History professor Gregory Mixon’s new book analyzes one state’s process of freedom, citizenship and the incorporation of African Americans within the political and economic structure of the United States after the Civil War.
Show Thyself a Man: Georgia State Troops, Colored, 1865-1905 (University Press of Florida) explores the history of Georgia’s black militia and how both independent militias and state-sponsored militias defined freedom and citizenship for African Americans.
“Black people had a vision for freedom after the Civil War,” Mixon says. “They had a vision of what citizenship should be and that vision conflicted with white definitions of post-Civil War freedom and citizenship.” Attempts to fulfill the African American vision of freedom have often met with resistance.

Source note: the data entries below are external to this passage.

[src/rtl/jtframe_dwnld_router.sv]
// ROM download router: strips a header from the ioctl byte stream, relocates each byte
// into its SDRAM region and queues it in a small FIFO ahead of the prog_* port.
module jtframe_dwnld_router #(
  parameter int unsigned              REGIONS    = 4,
  parameter logic [22*REGIONS-1:0]    START      = '0,
  parameter logic [22*REGIONS-1:0]    OFFSET     = '0,
  parameter int unsigned              HEADER     = 0,
  parameter bit                       SWAB       = 1'b0,
  parameter int unsigned              FIFO_DEPTH = 4
) (
  input  logic        clk_sys,
  input  logic        rst,
  input  logic        downloading,
  input  logic [21:0] ioctl_addr,
  input  logic [7:0]  ioctl_data,
  input  logic        ioctl_wr,
  output logic [21:0] prog_addr,
  output logic [7:0]  prog_data,
  output logic [1:0]  prog_mask,
  output logic        prog_we,
  input  logic        prog_rdy,
  output logic [2:0]  prog_region,
  output logic        dwnld_busy,
  output logic        overflow,
  output logic        dbg_state_o
);

  localparam int AW = (FIFO_DEPTH > 1) ? $clog2(FIFO_DEPTH) : 1;
  localparam int CW = AW + 1;
  localparam logic [21:0] HDR = 22'(HEADER);

  typedef struct packed {
    logic [21:0] addr;
    logic [7:0]  data;
    logic [1:0]  mask;
    logic [2:0]  region;
  } entry_t;

  localparam entry_t RST_OUT = '{addr: 22'd0, data: 8'd0, mask: 2'b11, region: 3'd0};

  typedef enum logic {IDLE = 1'b0, PRESENT = 1'b1} state_t;

  // Handshake: prog_we is high while an entry is presented and its outputs stay frozen;
  // the entry is committed in the cycle where prog_we and prog_rdy are both high.
  state_t          state_q, state_d;
  entry_t          out_q, out_d;
  entry_t          mem_q [FIFO_DEPTH];
  entry_t          in_entry;
  logic [AW-1:0]   wr_ptr_q, wr_ptr_d, rd_ptr_q, rd_ptr_d;
  logic [CW-1:0]   count_q, count_d;
  logic            dl_q, busy_q, busy_d, ovf_q, ovf_d;

  logic [21:0]     strip_a, base_a, off_a, byte_a;
  logic [2:0]      reg_idx;
  logic            accept, fifo_full, fifo_empty, push, pop, drop, dl_rise;

  // Region lookup relies on START being ascending: the last match is the largest index.
  always_comb begin
    strip_a = ioctl_addr - HDR;
    reg_idx = 3'd0;
    base_a  = 22'd0;
    off_a   = OFFSET[21:0];
    for (int r = 1; r < int'(REGIONS); r++) begin
      if (strip_a >= START[22*r +: 22]) begin
        reg_idx = 3'(r);
        base_a  = START[22*r +: 22];
        off_a   = OFFSET[22*r +: 22];
      end
    end
    byte_a          = strip_a - base_a + off_a;
    in_entry.addr   = {1'b0, byte_a[21:1]};
    in_entry.data   = ioctl_data;
    in_entry.mask   = (byte_a[0] ^ SWAB) ? 2'b01 : 2'b10;
    in_entry.region = reg_idx;
  end

  assign accept     = ioctl_wr && downloading && (ioctl_addr >= HDR);
  assign fifo_full  = (count_q == CW'(FIFO_DEPTH));
  assign fifo_empty = (count_q == '0);
  assign pop        = !fifo_empty && ((state_q == IDLE) || prog_rdy);
  // A pop in the same cycle frees the slot, so a full FIFO can still take the byte.
  assign push       = accept && (!fifo_full || pop);
  assign drop       = accept && fifo_full && !pop;
  assign dl_rise    = downloading && !dl_q;

  always_comb begin
    wr_ptr_d = push ? wr_ptr_q + AW'(1) : wr_ptr_q;
    rd_ptr_d = pop  ? rd_ptr_q + AW'(1) : rd_ptr_q;
    case ({push, pop})
      2'b10:   count_d = count_q + CW'(1);
      2'b01:   count_d = count_q - CW'(1);
      default: count_d = count_q;
    endcase
  end

  always_comb begin
    state_d = state_q;
    out_d   = out_q;
    case (state_q)
      IDLE: begin
        if (!fifo_empty) begin
          state_d = PRESENT;
          out_d   = mem_q[rd_ptr_q];
        end
      end
      PRESENT: begin
        if (prog_rdy) begin
          if (!fifo_empty) out_d = mem_q[rd_ptr_q];
          else             state_d = IDLE;
        end
      end
      default: state_d = IDLE;
    endcase
  end

  always_comb begin
    busy_d = busy_q;
    if (dl_rise)
      busy_d = 1'b1;
    else if (!downloading && fifo_empty && (state_q == IDLE))
      busy_d = 1'b0;
    ovf_d = ovf_q;
    if (dl_rise) ovf_d = 1'b0;
    if (drop)    ovf_d = 1'b1;
  end

  always_ff @(posedge clk_sys) begin
    if (rst) begin
      state_q  <= IDLE;
      out_q    <= RST_OUT;
      wr_ptr_q <= '0;
      rd_ptr_q <= '0;
      count_q  <= '0;
      dl_q     <= 1'b0;
      busy_q   <= 1'b0;
      ovf_q    <= 1'b0;
    end else begin
      state_q  <= state_d;
      out_q    <= out_d;
      wr_ptr_q <= wr_ptr_d;
      rd_ptr_q <= rd_ptr_d;
      count_q  <= count_d;
      dl_q     <= downloading;
      busy_q   <= busy_d;
      ovf_q    <= ovf_d;
    end
  end

  // Storage needs no reset; the pointers define which entries are live.
  always_ff @(posedge clk_sys) begin
    if (push) mem_q[wr_ptr_q] <= in_entry;
  end

  assign prog_addr   = out_q.addr;
  assign prog_data   = out_q.data;
  assign prog_mask   = out_q.mask;
  assign prog_region = out_q.region;
  assign prog_we     = (state_q == PRESENT);
  assign dwnld_busy  = busy_q;
  assign overflow    = ovf_q;
  assign dbg_state_o = state_q;

endmodule
[config.mk]
export PLATFORM = sky130hd
export DESIGN_NAME = jtframe_dwnld_router
export DESIGN_NICKNAME = d
export VERILOG_FILES = /design/src/rtl/jtframe_dwnld_router.sv
export SDC_FILE = /design/constraint.sdc
export NUM_CORES = 1
export LEC_CHECK = 0
export CAP_MARGIN = 20
export CORE_MARGIN = 2
export CORE_UTILIZATION = 50
export CTS_CLUSTER_SIZE = 12
export DETAILED_ROUTE_END_ITERATION = 8
export PLACE_DENSITY = 0.72
export SETUP_SLACK_MARGIN = 0.4
export SYNTH_ARGS = -nofsm -noshare
export SYNTH_HDL_FRONTEND = slang
export SYNTH_SLANG_ARGS = --single-unit
[constraint.sdc]
create_clock -name clk_sys -period 6.87 [get_ports clk_sys]
set_clock_uncertainty 0.15 [all_clocks]
set_input_delay 0.687 -clock clk_sys [delete_from_list [all_inputs] [get_ports clk_sys]]
set_output_delay 0.687 -clock clk_sys [all_outputs]
set_load 0.01 [all_outputs]
; ---- Word-level counts from Yosys, hierarchy flattened
; Memories as Yosys holds them, arrays and structs flattened. A register that Yosys moved wholly into a read port is not among the register bits.
; Index checks and enable logic that the tools add are counted.
[classes]
addsub = 4
order_cmp = 1
eq_ne = 4
mux = 17
bitwise_logic = 1
n_reduce_logical = 20
[op_table]
columns = operator, n
row1 = two-way mux 35 bit, 2
row2 = case mux 35 bit (2 select lines), 1
row3 = >= comparator 22 x 1 -> 1 bit (second input constant), 1
row4 = logical AND 1 bit, 9
row5 = two-way mux 1 bit, 8
row6 = two-way mux 2 bit, 4
row7 = case mux 3 bit (2 select lines), 1
row8 = nonzero test 2 bit, 3
row9 = zero test 1 bit, 5
row10 = adder 2 x 1 -> 2 bit (second input constant), 2
row11 = adder 3 x 1 -> 3 bit (second input constant), 1
row12 = == test 3 bit (second input constant), 1
row13 = zero test 3 bit, 1
row14 = subtractor 3 x 1 -> 3 bit (second input constant), 1
row15 = == test 2 x 1 -> 1 bit (second input constant), 1
row16 = == test 2 bit (second input constant), 1
row17 = logical OR 1 bit, 2
row18 = != test 2 bit (second input constant), 1
row19 = case mux 1 bit (2 select lines), 1
row20 = inverter 1 bit, 1
[totals]
reg_bits = 46
mem_bits_rw = 132
inputBits = 35
elab_cells = 59
mem_count = 1
[mem_list]
columns = name, depth, word_bits, rd, rd_clocked_by_memory_dff, write_ports, line
row1 = mem_q, 4, 33, 1, 1, 1, 47  ; entry_t mem_q [FIFO_DEPTH];

; ---- Logic depth before layout (Yosys ltp)
; Gate-level depths: netlist of the first run.
[logic_depth]
ltp_word = 7
depth_mapped = 10
mapped_depth_nobuf = 8

; ---- Worst setup path before layout of the first run
; OpenSTA, ideal clock, no wires.
[synth_timing]
path_type = input -> register
startpoint = in prog_rdy
endpoint = reg count_q[2]
t_arrival_ns = 2.458
t_required_ns = 6.585
setup_slack_ns = 4.127
stages = 8
cell_sequence = and2b_1 -> nor2_2 -> buf_2 -> nand2_1 -> fa_1 -> or3_1 -> a31oi_1 -> a21oi_1
[synth_via]
elab_chain_len = 6
elab_cells_between_ends = 8
cone_classes = eq/ne (2) / mux (1) / reduce/logical (5)
[synth_lines]
columns = element, line
row1 = from (decl), 21  ; input logic prog_rdy,
row2 = logical OR 1 bit (*), 80  ; assign pop = !fifo_empty && ((state_q == IDLE) || prog_rdy);
row3 = logical AND 1 bit (*), 80
row4 = logical OR 1 bit, 82  ; assign push = accept && (!fifo_full || pop);
row5 = logical AND 1 bit, 82
row6 = == test 2 x 1 -> 1 bit or == test 2 bit (tied branches), 89  ; case ({push, pop})
row7 = case mux 3 bit (2 select lines) or nonzero test 2 bit (tied branches), -
row8 = to (signal assigned), 142  ; count_q <= count_d;
row9 = to (decl), 50  ; logic [CW-1:0] count_q, count_d;
; Mark *: on every way between the ends. The rest lies on a longest branch, timed or not.
; A chain may end at the register's enable or synchronous reset.

; ---- Worst setup path after layout of the first run
; Ends and elaborated chain as after synthesis.

==> results by group, run 1 <==
Floorplanning
  • I/O pin count: 74
  • Core area: roughly 0.013 sq mm
  • Die ar.: around 0.014 sq mm
  • Initial Util: 51.0%
  • Die span in x: between 100 and 150 um
  • # rows: 41
  • Die height: 117 um

CTS
  • Post-cts hold buffer count: 0
  • Post-CTS sizing: 0
  • Worst skew pair latency: about 420 ps
  • Post-CTS Setup Bufs: 0
  • Max H-tree Level: 4
  • CTS Root Cell: clkbuf_16
  • Clock Path Buffers: 2
  • Reg clk slew, reported paths: around 60 ps
  • Cts bufs inserted: 17
  • CTS tree: built
  • Clk sinks: around 170

Run
  • Max Cap Viol: 0

Logic synthesis
  • Dominant synthesized flop cell: edfxtp_1
  • Flop and latch count out of synthesis: roughly 170
  • Synth cell types: 42
  • Cell area after synthesis: ~0.0064 sq mm
  • Post-synth top cells: edfxtp_1, nand2_1, dfxtp_1
  • Synth top area share: 58.1%
  • Syn Inst Count: between 300 and 400
  • Most numerous cell in the Yosys netlist: edfxtp_1
  • Dominant cells by area after synthesis: edfxtp_1, dfxtp_1, mux4_2, nand2_1, a21oi_1
  • Syn. warnings: 0
  • Post-synth EDFFs: between 100 and 150
  • Register area share after synthesis: between 70 and 80%
  • Syn Area/Cell: 16.4 sq um
  • Synth area leader: edfxtp_1
  • Async set-reset flop share out of synthesis: 0%

Global route
  • Pin count of the biggest net entering global routing: between 40 and 50
  • First-pass GRT wire length: around 18 mm
  • Total global routing overflow: 0
  • Initial antenna violation count: 0
  • Vias in the first global route: around 3500
  • GRT Total Usage: between 10% and 20%

STA
  • Fmax: a little under 300 MHz
  • Final min period: 3360 ps
  • Worst Max-Slew Pin Slew: 995 ps
  • RSZ-0062 raised after global routing: false
  • Max_slew headroom: between 30% and 40%
  • Hold Vio Cnt, Final: 0
  • Final setup vio count: 0
  • Crit share post-route: about half
  • Slew Limit Fails: 0
  • Setup TNS: 0 ps

Route
  • Drt wl/cell: between 15 and 20 um
  • DRC: 0
  • Vias per cell: 5.30
  • Starting DRT DRC Count: 238
  • Final wirelength: approximately 11 mm
  • Total number of vias: 3395
  • Pre-Repair DR Iteration Count: 4
  • Final ANT Viol Nets: 0

Hold path
  • Worst Hold Depth: 2
  • Hold EP: prog_addr[6]
  • Hold/Removal Path Class: flop to flop
  • Min-delay src: prog_addr[6]

Critical path
  • Reg2reg start: count_q[2]
  • CP max-delay cell: nor2_4
  • R2R depth: 7
  • Arrival time worst endpoint: about 3500 ps
  • Crit Reg-Reg Endpoint: count_q[2]
  • Sequence of cells on the critical path: clkdlybuf4s50_1 -> and2b_1 -> nor2_4 -> nand2_1 -> fa_1 -> or3_1 -> a31oi_1 -> a21oi_1
  • R2R setup slack: ~3800 ps
  • CP required: between 6000 and 7000 ps
  • CP delay by family, top: simple AND/OR/NAND/NOR gates
  • CP Buf/Inv Count: 1
  • Max FO, Critical Path: 35
  • CP Class: primary input to flop
  • Startpoint types: primary input
  • Slowest stage delay, CP: 720 ps
  • Crit. End Element: flop

Finish
  • Seq. cell area: between 0.004 and 0.005 sq mm
  • Layout Utilization: 61.5%
  • Area growth syn-to-layout: 20.6%
  • Multi-input gate area: ~0.0016 sq mm
  • Share of cells above drive strength 1: between 10% and 20%
  • Final layout net count: 496
  • Fill cell count: between 900 and 1000
  • # diodes: 0

Pwr
  • IR drop worst, VDD: about 170 uV
  • Leakage power: about 2.5 nW
  • Power per standard cell area: about 390 mW/mm^2

Status
  • Status: finished clean

Placement
  • IO buf count: 71
  • Post-DP HPWL: ~6.4 mm
  • Global placement routability congestion: approximately 0.75
==> sequential cells by signal, summed over array words and instances, names as in the netlist, named ones only <==
register / count
dl_q: 1
count_q: 3
dwnld_busy: 1
prog_data: 8
prog_mask: 2
dbg_state_o: 1
prog_addr: 21
overflow: 1
mem_q: 124
rd_ptr_q: 2
prog_region: 1
wr_ptr_q: 2
==> worst max path at each step <==
| stage | end | from | cells past startpoint |
|---|---|---|---|
| after global routing | count_q[2] | prog_rdy | 8 |
| after detailed placement | count_q[2] | prog_rdy | 8 |
| after global placement | count_q[2] | prog_rdy | 8 |
| final | count_q[2] | prog_rdy | 8 |
| after floorplan | count_q[2] | prog_rdy | 8 |
| after CTS | count_q[2] | prog_rdy | 8 |
==> stage by stage <==
stage | std cells | instance area, sq um | power (mW) | setup WS (ps) | hold WS, ps
final | 641 | 7730 | 3.05 | 3510 | 304
after global routing | 641 | 7730 | 3.21 | 3310 | 322
after CTS | 641 | 7730 | 3.08 | 3510 | 306
after detailed placement | 609 | 7170 | 2.19 | 3070 | 298
after global placement | 609 | 7170 | 2.17 | 3170 | 296
after floorplan | 391 | 6410 | 1.92 | 4130 | 331
==> routing by layer <==
metal,track usage [%],vias up,routed length (um)
li1,-,1584,-
met1,22.1,1720,4750
met2,29.7,75,5850
met3,4.33,16,388
met4,8.63,0,214
met5,0,-,0
==> tightest hold or removal path: stages (launching register included) <==
cell,delay (ps)
dfxtp_1,310
nand2_1,50
a21oi_1,50
==> layout by cell type, fill, tap and decap left out, drive strengths merged, types with 2 or more instances in the layout <==
cell type	synthesis	layout
nand2b	2	2
xnor2	3	3
clkdlybuf4s50	0	70
edfxtp	124	124
clkbuf	5	17
ha	4	4
nor3	4	4
nand3	3	3
nand2	69	69
clkinvlp	0	5
inv	5	7
o21ai	2	2
mux4	31	31
buf	21	2
and2	5	5
nand3b	2	2
a21o	2	2
nor2	10	10
a31oi	3	3
a21oi	34	34
conb	1	2
clkinv	0	7
dfxtp	45	45
or3	2	2
==> report_power, final <==
group | internal (mW) | total (mW) | switching (mW) | leakage [nW]
registers | 1.22 | 1.33 | 0.107 | 1.50
clock network | 0.498 | 0.889 | 0.391 | 0.257
logic | 0.419 | 0.832 | 0.413 | 0.780
total | 2.14 | 3.05 | 0.911 | 2.54
==> cell families (layout without fill, tap and decap cells) <==
kind of cell             Yosys count  count (layout)  share of synthesized area (%)
multiplexers                      32              32                           11.0
AND/OR/NAND/NOR                  101             101                           6.93
other                              1               2                         0.0585
AO/OA/AOI/OAI                     47              47                           5.07
adder cells (fa/ha/maj)            5               5                           1.09
XOR/XNOR                           4               4                          0.547
buffers and inverters             31             109                           3.12
flip-flops                       169             169                           72.1
==> layout make-up <==
type | instances | area share [%]
tap | 172 | 2.78
clock inverter | 15 | 1.67
inverter | 5 | 0.243
timing repair buffer | 72 | 9.23
sequential | 169 | 59.9
clock buffer | 17 | 5.50
multi-input combinational | 191 | 20.7
No activity file was read; power rests on OpenSTA's default activity.
==> run 2: changes to the inputs <==
==> constraint.sdc (replaced) <==
create_clock -name clk_sys -period 3.2 [get_ports clk_sys]
set_clock_uncertainty 0.15 [all_clocks]
set_input_delay 0.32 -clock clk_sys [delete_from_list [all_inputs] [get_ports clk_sys]]
set_output_delay 0.32 -clock clk_sys [all_outputs]
set_load 0.01 [all_outputs]
==> run 2 against run 1 <==
Via count shrank 1.1%. Highest routed layer unchanged. First-iteration DRC count shrank 6.7%. Power grew 120%. Cell area grew 1.8%. Sequential share of layout area shrank 1.1 points. Sequential power grew 110%. Final cell count grew 0.94%. Critical endpoint unchanged. Clock-buffer cell count is the same. Die area is the same.
==> results by group, run 2 (synthesis results as in run 1) <==
Placement
  • Dpl cell area: 0.00727 sq mm
  • Placed cell count: ~620
  • Post-DP HPWL: 6.89 mm
  • Global placement routability congestion: 0.754
  • Place WS: 548 ps
  • IO buf count: 71

Critical path
  • Startpoint types: flop
  • Max FO, Critical Path: 9
  • Arrival time worst endpoint: ~2500 ps
  • CP required: about 3300 ps
  • CP Class: flop to flop
  • Crit. End Element: flop

CTS
  • CTS Root Cell: clkbuf_16
  • Cts bufs inserted: 17
  • Post-cts hold buffer count: 0
  • Clk sinks: 169
  • CTS tree: built
  • Post-CTS sizing: 0
  • Worst skew pair latency: 420 ps
  • Max H-tree Level: 4
  • Clock Path Buffers: 2
  • Post-CTS Setup Bufs: 0
  • Reg clk slew, reported paths: 60 ps

Global route
  • Met2 usage in global routing: between 30% and 40%
  • Total global routing overflow: 0
  • First-pass GRT wire length: approximately 18 mm
  • Met1 usage: between 20 and 25%
  • Initial antenna violation count: 0
  • Pin count of the biggest net entering global routing: 35
  • GRT Total Usage: 17.9%
  • Gr busiest metal: met2
  • GR met3 Demand/Resource: approximately 5%
  • Vias in the first global route: ~3500

Route
  • Vias per cell: 5.19
  • Drt wl/cell: 17.3 um
  • Total number of vias: about 3400
  • Starting DRT DRC Count: 222
  • Final wirelength: between 10 and 15 mm
  • DRC: 0
  • Pre-Repair DR Iteration Count: 4
  • Final ANT Viol Nets: 0

Finish
  • Area growth syn-to-layout: 22.8%
  • Max FFs per register: approximately 120
  • Leading cell type in the layout, fill and taps excluded: edfxtp_1
  • Layout Utilization: a little over three fifths
  • Reg with most FFs: mem_q
  • Most frequent cells in the layout: edfxtp_1, clkdlybuf4s50_1, nand2_1
  • Fill cell count: roughly 920
  • Finished Layout Cells: between 600 and 700
  • # diodes: 0
  • Final layout net count: about 500
  • Share of cells above drive strength 1: 19.6%
  • Post-route cell area: between 0.007 and 0.008 sq mm

STA
  • Max_slew headroom: 42.4%
  • Crit share post-route: 72.0%
  • Worst Max-Slew Pin Slew: between 800 and 900 ps
  • Fmax: ~430 MHz
  • Final min period: 2310 ps
  • Slew Limit Fails: 0
  • Setup TNS: 0 ps
  • RSZ-0062 raised after global routing: false
  • Hold Vio Cnt, Final: 0
  • Final setup vio count: 0
  • Setup WS post-layout: 895 ps

Floorplanning
  • Die span in x: ~120 um
  • I/O pin count: 74
  • Initial Util: 51.0%
  • Die height: 117 um
  • Die ar.: between 0.01 and 0.015 sq mm
  • Core area: approximately 0.013 sq mm
  • # rows: between 40 and 50

Run
  • Max Cap Viol: 0

Status
  • Status: finished clean

Pwr
  • Leakage power: 2.61 nW
  • IR drop worst, VDD: ~480 uV
  • Power per standard cell area: 852 mW/mm^2

Hold path
  • Hold/Removal Path Class: primary input to flop
[run 2: changes by cell type in the layout (fill, tap and decap cells not counted), sizes merged]
cell	previous run	this run
buf	2	8
bufinv	1	3
clkinv	7	6
clkinvlp	5	4
[run 2: routing by layer]
layer	share of wire (%)	up-vias
met1	41	1682
met2	53	62
li1	-	1596
met5	0	-
met4	1.8	0
met3	4.0	17
[run 2: metrics by stage]
stage / total power, mW / hold slack (ps)
2_1_floorplan: 4.12 / 269
3_3_place_gp: 4.68 / 291
3_5_place_dp: 4.73 / 295
4_1_cts: 6.79 / 153
5_1_grt: 7.05 / 194
6_report: 6.71 / 162
[run 2: area by class of cell]
type                    count  area, sq um  area share, %
clock inverters            15          176           2.24
multi-input cells         191         1600           20.3
flip-flops and latches    169         4630           58.8
repair buffers             78          808           10.3
clock buffers              17          425           5.40
inverters                   5         18.8          0.238
well taps                 172          215           2.73
[run 2: power by group]
part,leakage [nW],switching (mW),internal [mW]
registers,1.50,0.226,2.62
logic,0.822,0.904,0.918
clock network,0.285,0.814,1.23
[run 2: path summary, 6_finish.rpt]
path / start / end / slack (ps) / depth (start not counted)
setup / recovery: count_q[2] / count_q[2] / 890 / 7
hold / removal: rst / prog_region[0] / 160 / 2
setup reg to reg: count_q[2] / count_q[2] / 890 / 7
hold reg to reg: prog_addr[4] / prog_addr[4] / 300 / 2
[run 2: critical path, stage by stage, from the launching register on]
cell and delay [ps]:
dfxtp_1 540, nor3_1 170, nor2_4 140, nand2_1 70
fa_1 430, or3_1 410, a31oi_1 180, a21oi_1 80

“There were two kinds of militia in Georgia,” he says. “One was an independent militia, which was not associated with state government. Independent militias were used to organize the black community around political and economic issues such as voting and land acquisition. Tunis Campbell was one man who came south to help African Americans organize after the Civil War.”
Tunis Campbell, regarded as an influential African American politician in 19th century Georgia, openly spoke against laws and policies that undercut African American citizenship and economic rights.
State-sponsored militia companies served between 1872 and 1905 as an officially recognized division of state government, and both whites and blacks organized militia units at the county level to use as an instrument to dominate local governance, Mixon says.
“For blacks, independent militias were a means to defend economic rights such as land ownership,” he says. “State militias became more of a ceremonial group in Georgia’s cities.”
State militia companies organized the celebration of Emancipation Day; the anniversary of the 13th, 14th and 15th Amendments; May Day; and Independence Day. If there was an emergency within the state, state militias could be called to restrain any threats to public safety and harmony.
The resistance blacks once faced in their fight for citizenship during the 19th century is still present today, Mixon says. “It’s evident in the threats to the right to vote,” he says. “It’s evident in police-community relations. It’s evident in the disparities of resources and the questions aimed toward the current president of the United States. It is evident in the firestorm being dumped on the quarterback for the San Francisco 49ers seeking to define the nation as a nation that sees all as equal.”
Mixon’s scholarship offers an in-depth approach to race relations, politics and U.S. urban history. In 2016, he received the Atkins Library Faculty Engagement Award, which honors a UNC Charlotte faculty member who has engaged in innovative or exceptional work with library collections, programs and services. Through the award, presented along with a $2,500 allocation for professional development, Atkins Library recognizes outstanding faculty contributions to its mission, vision and strategic initiatives.
Every semester, Mixon’s students complete an archives assignment in which they visit the Reading Room on the 10th floor of the Library for a “show and tell” of primary sources that relate to the class. The assignment allows each student to explore a manuscript collection and to gain experience with analyzing primary sources, a core research skill in the History curriculum. With Liberal Studies courses, Mixon invites librarians into the lecture hall where students work in small groups to analyze copies of local primary sources from Special Collections.
Mixon has worked with History Librarian Amanda Binder to develop a “Who Am I” project for his 2000 level History courses. In this assignment, students research a profession that interested them, and then identify an African American pioneer in that field. Students use reference sources to gain background information, and then use the library collections to research specific individuals.